Define Authentication options for Engine Access rules

The Authentication options define which users can authenticate and the type of authentication required.

A mobile VPN always requires some form of authentication, but you can also add an authentication requirement to non-SD-WAN rules.

The authentication requirements are configured in the Authentication cell. The cell accepts User and User Group elements to define the end users who are allowed to make connections allowed by the rule, and Authentication Method elements to define the type of authentication required for connections that match the rule.

If the authentication fails, the connection is discarded. If the authentication succeeds, the connection is allowed through.

For more details about the product and how to configure features, click Help or press F1.

Steps

  1. Double-click the Authentication cell.
  2. Configure the settings, then click OK.

Authentication Parameters dialog box

Use this dialog box to configure authentication parameters for Access rules in Engine policies.

Option Definition
Users tab

Add the users or user groups that this rule applies to.

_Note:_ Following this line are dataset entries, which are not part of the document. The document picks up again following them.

==> src/rtl/sseq_pkg.sv <==
package sseq_pkg;

  typedef enum logic [1:0] {
    WM_32  = 2'd0,
    WM_16  = 2'd1,
    WM_8   = 2'd2,
    WM_RSV = 2'd3
  } wmode_e;

  typedef struct packed {
    logic [3:0] dis;  // bit g disables group g
    logic [3:0] op;
  } ctrl_byte_t;

  localparam logic [3:0] OP_CONT = 4'h0;
  localparam logic [3:0] OP_JMPA = 4'h1;

  // log2 of the number of steps packed into one data word
  function automatic logic [1:0] lane_log2(input wmode_e m);
    case (m)
      WM_16:   return 2'd1;
      WM_8:    return 2'd2;
      default: return 2'd0;
    endcase
  endfunction

endpackage

==> src/rtl/sseq_ctrl_dec.sv <==
module sseq_ctrl_dec
  import sseq_pkg::*;
(
  input  logic [7:0] ctrl_rd,
  input  logic [1:0] lg,
  output logic [3:0] grp_en,
  output logic       jmp_op
);

  ctrl_byte_t cb;
  logic [3:0] act;

  always_comb begin
    cb = ctrl_byte_t'(ctrl_rd);
    case (lg)
      2'd1:    act = 4'b0011;
      2'd2:    act = 4'b0001;
      default: act = 4'b1111;
    endcase
    grp_en = ~cb.dis & act;
    jmp_op = (cb.op == OP_JMPA);
  end

endmodule

==> src/rtl/sseq_lane_unpack.sv <==
module sseq_lane_unpack #(
  parameter int WORD_AW = 6,
  localparam int STEP_W = WORD_AW + 2
) (
  input  logic [STEP_W-1:0]  pc,
  input  logic [1:0]         lg,
  input  logic [31:0]        data_rd,
  input  logic [3:0]         grp_en,
  output logic [WORD_AW-1:0] data_addr,
  output logic [31:0]        pins
);

  logic [31:0] raw;

  always_comb begin
    data_addr = WORD_AW'(pc >> lg);
    case (lg)
      2'd1:    raw = {16'h0, pc[0] ? data_rd[31:16] : data_rd[15:0]};
      2'd2:    raw = {24'h0, data_rd[8*pc[1:0] +: 8]};
      default: raw = data_rd;
    endcase
  end

  for (genvar g = 0; g < 4; g++) begin : g_gate
    assign pins[8*g +: 8] = grp_en[g] ? raw[8*g +: 8] : 8'h00;
  end

endmodule

==> src/rtl/sseq_pc.sv <==
module sseq_pc #(
  parameter int WORD_AW = 6,
  localparam int STEP_W = WORD_AW + 2
) (
  input  logic              clk,
  input  logic              srst,
  input  logic              run,
  input  logic [1:0]        lg,
  input  logic              jmp_op,
  input  logic [STEP_W-1:0] rega,
  output logic [STEP_W-1:0] pc,
  output logic              blk_last
);

  logic [STEP_W-1:0] depth_mask, blk_mask, pc_inc, pc_jmp;
  logic              take;

  always_comb begin
    depth_mask = {STEP_W{1'b1}} >> (2'd2 - lg);
    blk_mask   = (STEP_W'(1) << ({1'b0, lg} + 3'd1)) - STEP_W'(1);
    blk_last   = (pc & blk_mask) == blk_mask;
    take       = run & blk_last & jmp_op;
    pc_inc     = (pc + STEP_W'(1)) & depth_mask;
    pc_jmp     = rega & depth_mask & ~blk_mask;
  end

  always_ff @(posedge clk) begin
    if (srst)     pc <= '0;
    else if (run) pc <= take ? pc_jmp : pc_inc;
  end

  p_pc_clear_r1: assert property (@(posedge clk) srst |=> pc == '0);

  p_pc_hold_r2: assert property (@(posedge clk) disable iff (srst)
    !run |=> $stable(pc));

  p_pc_step_r3: assert property (@(posedge clk) disable iff (srst)
    (run && !take) |=> (pc == $past(pc) + STEP_W'(1)) || (pc == '0));

  p_jump_aligned_r7: assert property (@(posedge clk) disable iff (srst)
    (run && take) |=> (pc & $past(blk_mask)) == '0);

endmodule

==> src/rtl/pat_step_seq.sv <==
module pat_step_seq
  import sseq_pkg::*;
#(
  parameter int WORD_AW = 6
) (
  input  logic                 clk,
  input  logic                 srst,
  input  logic                 run,
  input  logic [1:0]           mode,
  input  logic                 rega_we,
  input  logic [WORD_AW+1:0]   rega_wdata,
  output logic [WORD_AW-1:0]   data_addr,
  input  logic [31:0]          data_rd,
  output logic [WORD_AW-2:0]   ctrl_addr,
  input  logic [7:0]           ctrl_rd,
  output logic [31:0]          pins,
  output logic [3:0]           grp_en,
  output logic [WORD_AW+1:0]   step_addr
);

  localparam int STEP_W  = WORD_AW + 2;
  localparam int CTRL_AW = WORD_AW - 1;

  logic [1:0]        lg;
  logic [STEP_W-1:0] rega_q;
  logic [STEP_W-1:0] pc;
  logic              jmp_op;
  logic              blk_last;

  assign lg        = lane_log2(wmode_e'(mode));
  assign ctrl_addr = CTRL_AW'(pc >> ({1'b0, lg} + 3'd1));
  assign step_addr = pc;

  always_ff @(posedge clk) begin
    if (srst)         rega_q <= '0;
    else if (rega_we) rega_q <= rega_wdata;
  end

  sseq_ctrl_dec u_dec (
    .ctrl_rd (ctrl_rd),
    .lg      (lg),
    .grp_en  (grp_en),
    .jmp_op  (jmp_op)
  );

  sseq_pc #(.WORD_AW(WORD_AW)) u_pc (
    .clk      (clk),
    .srst     (srst),
    .run      (run),
    .lg       (lg),
    .jmp_op   (jmp_op),
    .rega     (rega_q),
    .pc       (pc),
    .blk_last (blk_last)
  );

  sseq_lane_unpack #(.WORD_AW(WORD_AW)) u_unpack (
    .pc        (pc),
    .lg        (lg),
    .data_rd   (data_rd),
    .grp_en    (grp_en),
    .data_addr (data_addr),
    .pins      (pins)
  );

  p_rega_clear_r1: assert property (@(posedge clk) srst |=> rega_q == '0);

  p_rega_load_r9: assert property (@(posedge clk) disable iff (srst)
    rega_we |=> rega_q == $past(rega_wdata));

  // one control byte always spans two data words
  p_ctrl_pairs_word_r4: assert property (@(posedge clk) disable iff (srst)
    ctrl_addr == data_addr[WORD_AW-1:1]);

  p_narrow_groups_r6: assert property (@(posedge clk) disable iff (srst)
    (lg != 2'd0) |-> (grp_en[3:2] == 2'b00 && pins[31:16] == 16'h0));

  for (genvar g = 0; g < 4; g++) begin : g_chk
    p_off_group_quiet_r6: assert property (@(posedge clk) disable iff (srst)
      !grp_en[g] |-> pins[8*g +: 8] == 8'h00);
  end

  // a jump only ever leaves from the final step of a block
  p_jump_from_last_r7: assert property (@(posedge clk) disable iff (srst)
    (run && !blk_last) |=> (pc == $past(pc) + STEP_W'(1)) || (pc == '0));

endmodule

==> config.mk <==
export PLATFORM = sky130hd
export DESIGN_NAME = pat_step_seq
export DESIGN_NICKNAME = d
export VERILOG_FILES = /design/src/rtl/sseq_pkg.sv /design/src/rtl/sseq_ctrl_dec.sv /design/src/rtl/sseq_lane_unpack.sv /design/src/rtl/sseq_pc.sv /design/src/rtl/pat_step_seq.sv
export SDC_FILE = /design/constraint.sdc
export NUM_CORES = 1
export LEC_CHECK = 0
export BUFFER_PORTS_ARGS = -buffer_cell sky130_fd_sc_hd__buf_2
export CORE_ASPECT_RATIO = 0.6
export CORE_MARGIN = 2
export CORE_UTILIZATION = 43
export DETAILED_ROUTE_END_ITERATION = 6
export GPL_TIMING_DRIVEN = 0
export PLACE_DENSITY = 0.78
export SLEW_MARGIN = 20
export SYNTH_ARGS = -nofsm -noshare
export SYNTH_HDL_FRONTEND = slang
export SYNTH_SLANG_ARGS = --single-unit
==> constraint.sdc <==
create_clock -name clk -period 2.5 [get_ports clk]
set_input_delay 0.125 -clock clk [delete_from_list [all_inputs] [get_ports clk]]
set_output_delay 0.125 -clock clk [all_outputs]
set_load 0.005 [all_outputs]
# Word level (Yosys, flattened, before mapping)
# Index checks and enable logic that the tools add are counted.
# word_totals
regBits,16
input_bits,54
out_inout_bits,55
word_cells,35
# op_classes
n_addsub,4
eq_ne,6
shift,5
muxes,9
n_bitwise,9
# op_table
operator,n
$pmux W32 S2,1
$mux W8,5
$and A8 B8 Y8,4
$shiftx A32 B6 Y8,1
$mux W16,1
$add A8 B1 Y8 const B,1
$eq A8 B8 Y1,1
$not A8 Y8,1
$pmux W4 S2,1
$shl A1 B3 Y8 const A,1
$shr A8 B2 Y6,1
$shr A8 B2 Y8 const A,1
$shr A8 B3 Y5,1
$sub A8 B2 Y8 const B,1
$and A4 B4 Y4,1
$eq A2 B1 Y1 const B,2
$eq A2 B2 Y1 const B,2
$eq A4 B1 Y1 const B,1
$not A4 Y4,1
$pmux W2 S2,1
$add A2 B1 Y3 const B,1
$and A1 B1 Y1,2
$sub A2 B2 Y2 const A,1

# Depth between registers and ports, before layout
# Gate-level depths: netlist of the first run.
# depth
ltp_word,10
mapped_depth,9
mapped_depth_nobuf,7

# Cells and area by module
# From an unflattened synthesis of the first run, not the netlist that was laid out.
# unflattened
cells_unflattened,302
hier_area_um2,2371.0
# by_module_without_submodules
module,n_inst,cells_each,area_per_inst_um2,seq_area_each_um2
sseq_lane_unpack,1,147,1048.5,0.0
sseq_pc,1,103,813.3,160.2
pat_step_seq,1,45,457.9,160.2
sseq_ctrl_dec,1,7,51.3,0.0

# Least setup slack after synthesis of the first run
# No wires, ideal clock.
# synth_path
path_kind,input-to-reg
from,input port mode[0]
to,register u_pc.pc[7]
setup_ns,0.074
arrival_ns,1.765
t_required_ns,2.426
slack_ns,0.660
cell_stages,7
path_buffers,0
path_cell_list,inv_1 ha_1 nand3b_4 a2111oi_4 nand2_1 or4b_1 a31oi_1
# synth_between
elab_chain_cells,10
elab_cells_between_ends,17
cone_classes,add/sub: 3; eq/ne: 3; shift: 2; mux: 2; bitwise: 7
# synth_rtl
item,line,rtl
from (decl),pat_step_seq.sv:9,"input logic [1:0] mode,"
$eq A2 B2 Y1 / $eq A2 B1 Y1 (equally long branches),sseq_pkg.sv:20,case (m)
$pmux W2 S2 *,sseq_pkg.sv:20,
$add A2 B1 Y3,sseq_pc.sv:20,"blk_mask = (STEP_W'(1) << ({1'b0, lg} + 3'd1)) - STEP_W'(1);"
$shl A1 B3 Y8,sseq_pc.sv:20,
$sub A8 B2 Y8,sseq_pc.sv:20,
$and A8 B8 Y8,sseq_pc.sv:21,blk_last = (pc & blk_mask) == blk_mask;
$eq A8 B8 Y1,sseq_pc.sv:21,
$and A1 B1 Y1 (2 in a row),sseq_pc.sv:22,take = run & blk_last & jmp_op;
$mux W8 *,sseq_pc.sv:29,else if (run) pc <= take ? pc_jmp : pc_inc;
to (signal assigned),sseq_pc.sv:29,
to (decl),sseq_pc.sv:11,"output logic [STEP_W-1:0] pc,"
# Mark *: on every way between the ends. The rest lies on a longest branch, timed or not.
# A chain may end at the register's enable or synchronous reset.

# Final worst setup path of the first run
# layout_path
from,input port mode[0]
to,output port pins[5]
# layout_between
elab_chain_cells,5
elab_cells_between_ends,7
cone_classes,eq/ne: 4; mux: 3
# layout_rtl
item,line,rtl
$eq A2 B2 Y1 / $eq A2 B1 Y1 (equally long branches),sseq_pkg.sv:20,
$pmux W2 S2 *,sseq_pkg.sv:20,
$eq A2 B2 Y1 / $eq A2 B1 Y1 (equally long branches),sseq_lane_unpack.sv:17,case (lg)
$pmux W32 S2 *,sseq_lane_unpack.sv:17,
$mux W8 *,sseq_lane_unpack.sv:25,assign pins[8*g +: 8] = grp_en[g] ? raw[8*g +: 8] : 8'h00;
to (decl),pat_step_seq.sv:16,"output logic [31:0] pins,"
# Marked as above.

==> flow_metrics.env, run 1 <==
export IMPL_drv_cap=0
export IMPL_ant_nets=0
export IMPL_finalHoldWorstSlack_ns=0.110
export IMPL_synth_seq_area_share_pct=18.6
export IMPL_ctsHoldBuffers=0
export IMPL_dp_slack_ns=0.271
export IMPL_initial_utilization_pct=46.0
export IMPL_gp_congestion=0.908
export IMPL_syn_area_per_cell_um2=8.44
export IMPL_wl_um=5510
export IMPL_grt_first_pass_wirelength_um=8740
export IMPL_netlist_instances=204
export IMPL_via_per_inst=5.53
export IMPL_yosysMostFrequentCell="nor2_1"
export IMPL_fin_skew_ns=0.00445
export IMPL_synth_mux_area_share_pct=21.6
export IMPL_peakVddDrop_mv=0.298
export IMPL_relSlewSlack_pct=61.6
export IMPL_dieArea_mm2=0.00454
export IMPL_synth_edff_count=0
export IMPL_synth_simple_area_share_pct=26.7
export IMPL_rsz0062_at_grt="false"
export IMPL_async_reset_ff_share_pct=0
export IMPL_antenna_cells=0
export IMPL_post_synth_instance_area_mm2=0.00172
export IMPL_insertion_delay_ns=0.25
export IMPL_core_area_mm2=0.00374
export IMPL_yosysTopAreaCell="dfxtp_1"
export IMPL_clk_pin_slew_ns=0.06
export IMPL_grt_max_degree=11
export IMPL_ctsResizeCount=0
export IMPL_antenna_found_initial=0
export IMPL_startpoint_type="input port"
export IMPL_vias=1991
export IMPL_synth_compound_area_share_pct=21.4
export IMPL_dp_hpwl_um=4480
export IMPL_p_total_uw=817
export IMPL_io_buffers=105
export IMPL_cts_made_buffers=3
export IMPL_synth_top_area_share_pct=18.6
export IMPL_endpoint_kind="primary output"
export IMPL_drc_errors=0
export IMPL_synth_fp_nets=262
export IMPL_finalMaxSlewViolations=0
export IMPL_fmax_mhz=439
export IMPL_ff2ff_setup_slack_ns=0.60
export IMPL_power_density_mw_per_mm2=346
export IMPL_synth_adder_area_share_pct=2.91
export IMPL_worstPathArrival_ns=2.15
export IMPL_drive_above_1_share_pct=43.8
export IMPL_layout_min_cycle_time_ns=2.28
export IMPL_ys_warn_count=0
export IMPL_synth_seq_cells=16
export IMPL_grt_pass1_vias=1830
export IMPL_drt_iter0_drc=181
export IMPL_clockBufferDepth=2
export IMPL_status="finished, final reports clean"
export IMPL_fin_nets=372
export IMPL_finalSetupViolCount=0
export IMPL_ys_top_cells_by_count="nor2_1, and2_1, dfxtp_1"
export IMPL_cts_setup_buffers=0
export IMPL_setup_tns_ns=0
export IMPL_rows=17
export IMPL_track_usage_pct=24.3
export IMPL_cts_tree="done"
export IMPL_synth_xor_area_share_pct=0
export IMPL_final_util_pct=63.1
export IMPL_cts_htree_levels=1
export IMPL_synth_main_ff_cell="dfxtp_1"
export IMPL_setup_ws_ns=0.221
export IMPL_overflow=0
export IMPL_required_ns=2.38
export IMPL_avgRoutedWirePerCell_um=15.3
export IMPL_min_delay_start="rega_wdata[3]"
export IMPL_dr_pass1_iters=5
export IMPL_syn_to_final_growth_pct=37.2
export IMPL_hold_path_class="in2reg"
export IMPL_critPathLaunch="mode[0]"
export IMPL_die_height_um=53.0
export IMPL_cts_sinks=16
export IMPL_worstPathMaxFanout=10
export IMPL_ioPinCount=109
export IMPL_synth_top_family_by_area="simple AND/OR/NAND/NOR gates"
export IMPL_cellLeakagePower_uw=0.00117
export IMPL_critPathKind="in2out"
export IMPL_synthTopCellsByArea="dfxtp_1, mux4_2, nor2_1"
export IMPL_root_buffer="clkbuf_8"
export IMPL_final_hold_viol_count=0
export IMPL_fp_dieW_um=85.7
export IMPL_post_route_period_util_pct=91.2
export IMPL_tightest_slew_ns=0.577
export IMPL_ys_types=48
export IMPL_r2r_start="u_pc.pc[3]"
==> flip-flops by register name (all words and copies together), names as in the netlist <==
register	flops
rega_q	8
u_pc.pc	8
==> through the flow <==
stage / std cells / cell area, µm²
floorplan: 204 / 1720
global placement: 356 / 2310
detailed placement: 356 / 2310
CTS: 360 / 2360
global route: 360 / 2360
finish: 360 / 2360
==> layer usage <==
layer  track usage, %  vias up  share of wire, %
li1                 -      977                 -
met1             35.7      915                47
met2             37.6       99                43
met3             5.30        0               9.2
met4             2.38        0                 0
met5                0        -                 0
==> final cells by class <==
class,count,area (µm²)
fillers,350,1380
multi-input cells,155,1250
repair buffers,105,526
flip-flops and latches,16,320
plain buffers,25,121
well taps,47,58.8
clock buffers,4,55.1
inverters,8,30.0
==> placed cells by master, fill, tap and decap left out, drive strengths merged, types with 2 or more instances in the layout <==
| cell | instances |
|---|---|
| o32ai | 3 |
| a22o | 3 |
| a22oi | 8 |
| nand3b | 2 |
| nand3 | 5 |
| a222oi | 8 |
| mux4 | 12 |
| nor2b | 4 |
| buf | 117 |
| dfxtp | 16 |
| and3 | 3 |
| nand2 | 10 |
| mux2i | 9 |
| a31oi | 7 |
| inv | 8 |
| nand2b | 2 |
| and2 | 18 |
| ha | 4 |
| nor2 | 32 |
| clkbuf | 17 |
==> cell families after synthesis <==
family / Yosys count
simple gates: 86
compound gates: 43
buf+inv: 33
mux: 22
flops: 16
fa+ha+maj: 4
==> report_power, final <==
| part | switching, µW | total [µW] | internal, µW | leakage (µW) |
|---|---|---|---|---|
| registers | 10.4 | 276 | 266 | 0.000131 |
| logic | 151 | 306 | 155 | 0.00101 |
| clock network | 95.2 | 235 | 140 | 0.0000288 |
==> critical path, cell delays in order <==
cell	delay, ns
buf_2	0.09
inv_1	0.05
ha_1	0.42
clkbuf_1	0.40
a21o_1	0.20
clkbuf_1	0.40
a222oi_1	0.20
nor2_1	0.13
buf_2	0.12
==> final timing paths <==
check                     to  cells after the start
hold reg to reg   u_pc.pc[5]                      2
setup reg to reg  u_pc.pc[7]                      5
setup / recovery     pins[5]                      9
hold / removal     rega_q[3]                      3
Note: power is estimated with default switching activity, not from simulation.
==> inputs of run 2 (changes only) <==
--- a/config.mk
+++ b/config.mk
@@ -9,9 +9,10 @@
 export CORE_ASPECT_RATIO = 0.6
 export CORE_MARGIN = 2
 export CORE_UTILIZATION = 43
+export CTS_CLUSTER_DIAMETER = 50
 export DETAILED_ROUTE_END_ITERATION = 6
 export GPL_TIMING_DRIVEN = 0
-export PLACE_DENSITY = 0.78
+export PLACE_DENSITY = 0.81
 export SLEW_MARGIN = 20
 export SYNTH_ARGS = -nofsm -noshare
 export SYNTH_HDL_FRONTEND = slang
==> flow_metrics.env, run 2 (synthesized netlist as in run 1, its figures left out) <==
export IMPL_max_stage_delay_ns=0.50
export IMPL_dp_slack_ns=0.275
export IMPL_grt_first_pass_wirelength_um=8490
export IMPL_required_ns=2.38
export IMPL_min_path_cells=3
export IMPL_layout_min_cycle_time_ns=2.30
export IMPL_fp_dieW_um=85.7
export IMPL_cts_sinks=16
export IMPL_final_cell_mix="buf_2, nor2_1, and2_1"
export IMPL_initial_utilization_pct=46.0
export IMPL_relSlewSlack_pct=61.5
export IMPL_grt_pass1_vias=1705
export IMPL_peakVddDrop_mv=0.222
export IMPL_startpoint_type="flop"
export IMPL_vias=2029
export IMPL_tightest_slew_ns=0.577
export IMPL_gp_congestion=0.924
export IMPL_cts_setup_buffers=0
export IMPL_r2r_cells=5
export IMPL_syn_to_final_growth_pct=37.2
export IMPL_finalHoldWorstSlack_ns=0.111
export IMPL_drv_cap=0
export IMPL_dieArea_mm2=0.00454
export IMPL_cts_tree="done"
export IMPL_cts_made_buffers=3
export IMPL_dp_hpwl_um=4500
export IMPL_ioPinCount=109
export IMPL_drive_above_1_share_pct=43.8
export IMPL_core_area_mm2=0.00374
export IMPL_ctsResizeCount=0
export IMPL_ant_nets=0
export IMPL_worstPathArrival_ns=2.18
export IMPL_insertion_delay_ns=0.25
export IMPL_endpoint_kind="primary output"
export IMPL_fmax_mhz=434
export IMPL_io_buffers=105
export IMPL_worstPathMaxFanout=10
export IMPL_hold_path_class="in2reg"
export IMPL_clkPwrFrac_pct=28.7
export IMPL_ff2ff_setup_slack_ns=0.52
export IMPL_drt_iter0_drc=241
export IMPL_fin_skew_ns=0.00473
export IMPL_rsz0062_at_grt="false"
export IMPL_switching_share_pct=31.3
export IMPL_final_hold_viol_count=0
export IMPL_p_comb_share_pct=37.4
export IMPL_antenna_cells=0
export IMPL_clk_pin_slew_ns=0.07
export IMPL_crit_chain="buf_1 -> mux4_2 -> a222oi_1 -> nor2_1 -> buf_2"
export IMPL_clockBufferDepth=2
export IMPL_overflow=0
export IMPL_avgRoutedWirePerCell_um=15.5
export IMPL_final_common_cell="buf_2"
export IMPL_cts_htree_levels=1
export IMPL_root_buffer="clkbuf_8"
export IMPL_finalSetupViolCount=0
export IMPL_setup_ws_ns=0.197
export IMPL_drc_errors=0
export IMPL_power_density_mw_per_mm2=346
export IMPL_antenna_found_initial=0
export IMPL_power_internal_uw=561
export IMPL_rows=17
export IMPL_ctsHoldBuffers=0
export IMPL_finalMaxSlewViolations=0
export IMPL_die_height_um=53.0
export IMPL_netSwitchingPower_uw=256
export IMPL_power_frac_seq_pct=33.9
export IMPL_fin_nets=372
export IMPL_status="finished, final reports clean"
export IMPL_via_per_inst=5.64
export IMPL_reg_top3="rega_q x8, u_pc.pc x8"
export IMPL_critPathKind="reg2out"
export IMPL_cp_slowest_cell="buf_1"
export IMPL_wl_um=5590
export IMPL_track_usage_pct=23.9
export IMPL_grt_max_degree=11
export IMPL_setup_tns_ns=0
export IMPL_post_route_period_util_pct=92.1
export IMPL_dr_pass1_iters=5
export IMPL_cellLeakagePower_uw=0.00117
-- run 2: layout make-up --
type                            count  area (µm²)
Fill cell                         353        1380
Multi-Input combinational cell    155        1250
Timing Repair Buffer              105         526
Sequential cell                    16         320
Buffer                             25         121
Tap cell                           47        58.8
Clock buffer                        4        55.1
Inverter                            8        30.0
-- run 2: routing by layer --
layer / track usage, % / routed length [µm]
met5: 0 / 0
met4: 2.91 / 14
met2: 35.5 / 2450
met3: 5.62 / 524
met1: 35.9 / 2600
-- run 2: critical path: cells and delay by family, from the launching register on --
kind / cells / cell delay [ns]
buffers and inverters: 2 / 0.65
DFF: 1 / 0.49
muxes: 1 / 0.39
AOI/OAI and AO/OA: 1 / 0.31
and+or+nand+nor: 1 / 0.07
-- run 2: per-stage QoR --
step                util [%]  instances  total power [µW]  cell area, µm²
global placement        61.6        356               580            2310
detailed placement      61.6        356               586            2310
finish                  63.1        360               816            2360
global route            63.1        360               868            2360
CTS                     63.1        360               816            2360
floorplan                  -        204               459            1720
-- run 2: power by group through the flow --
| stage | combinational (µW) | sequential, µW | clock, µW |
|---|---|---|---|
| after global routing | 337 | 277 | 254 |
| after global placement | 299 | 281 | 0 |
| final | 306 | 277 | 234 |
| after CTS | 305 | 276 | 235 |
| after detailed placement | 305 | 282 | 0 |
| after floorplan | 181 | 278 | 0 |
-- run 2: worst paths after layout --
kind | end | startpoint
worst min register to register | u_pc.pc[5] | rega_q[5]
worst max register to register | u_pc.pc[7] | u_pc.pc[1]
worst min-delay path | rega_q[5] | rega_wdata[5]
worst max-delay path | pins[7] | u_pc.pc[1]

Resources section. Add elements from this list to the list in the Content section. Click Add to add an element to the list, or Remove to remove the selected element. You can also drag and drop elements.
Filter Allows you to filter the elements shown.
Up Navigates up one level in the navigation hierarchy. Not available at the top level of the navigation hierarchy.
Tools > New Allows you to create a new element.
Tools > Show Deleted Elements When selected, elements that have been moved to the Trash are visible.
Option Definition
Authentication Methods tab

Add the authentication methods allowed for this rule.

Authentication Methods section. Shows the available authentication methods. Add elements from this list to the list in the Accepted Authentication Methods section. Click Add to add an element to the list, or Remove to remove the selected element. You can also drag and drop elements.
Set to ANY Allows any of the supported authentication methods.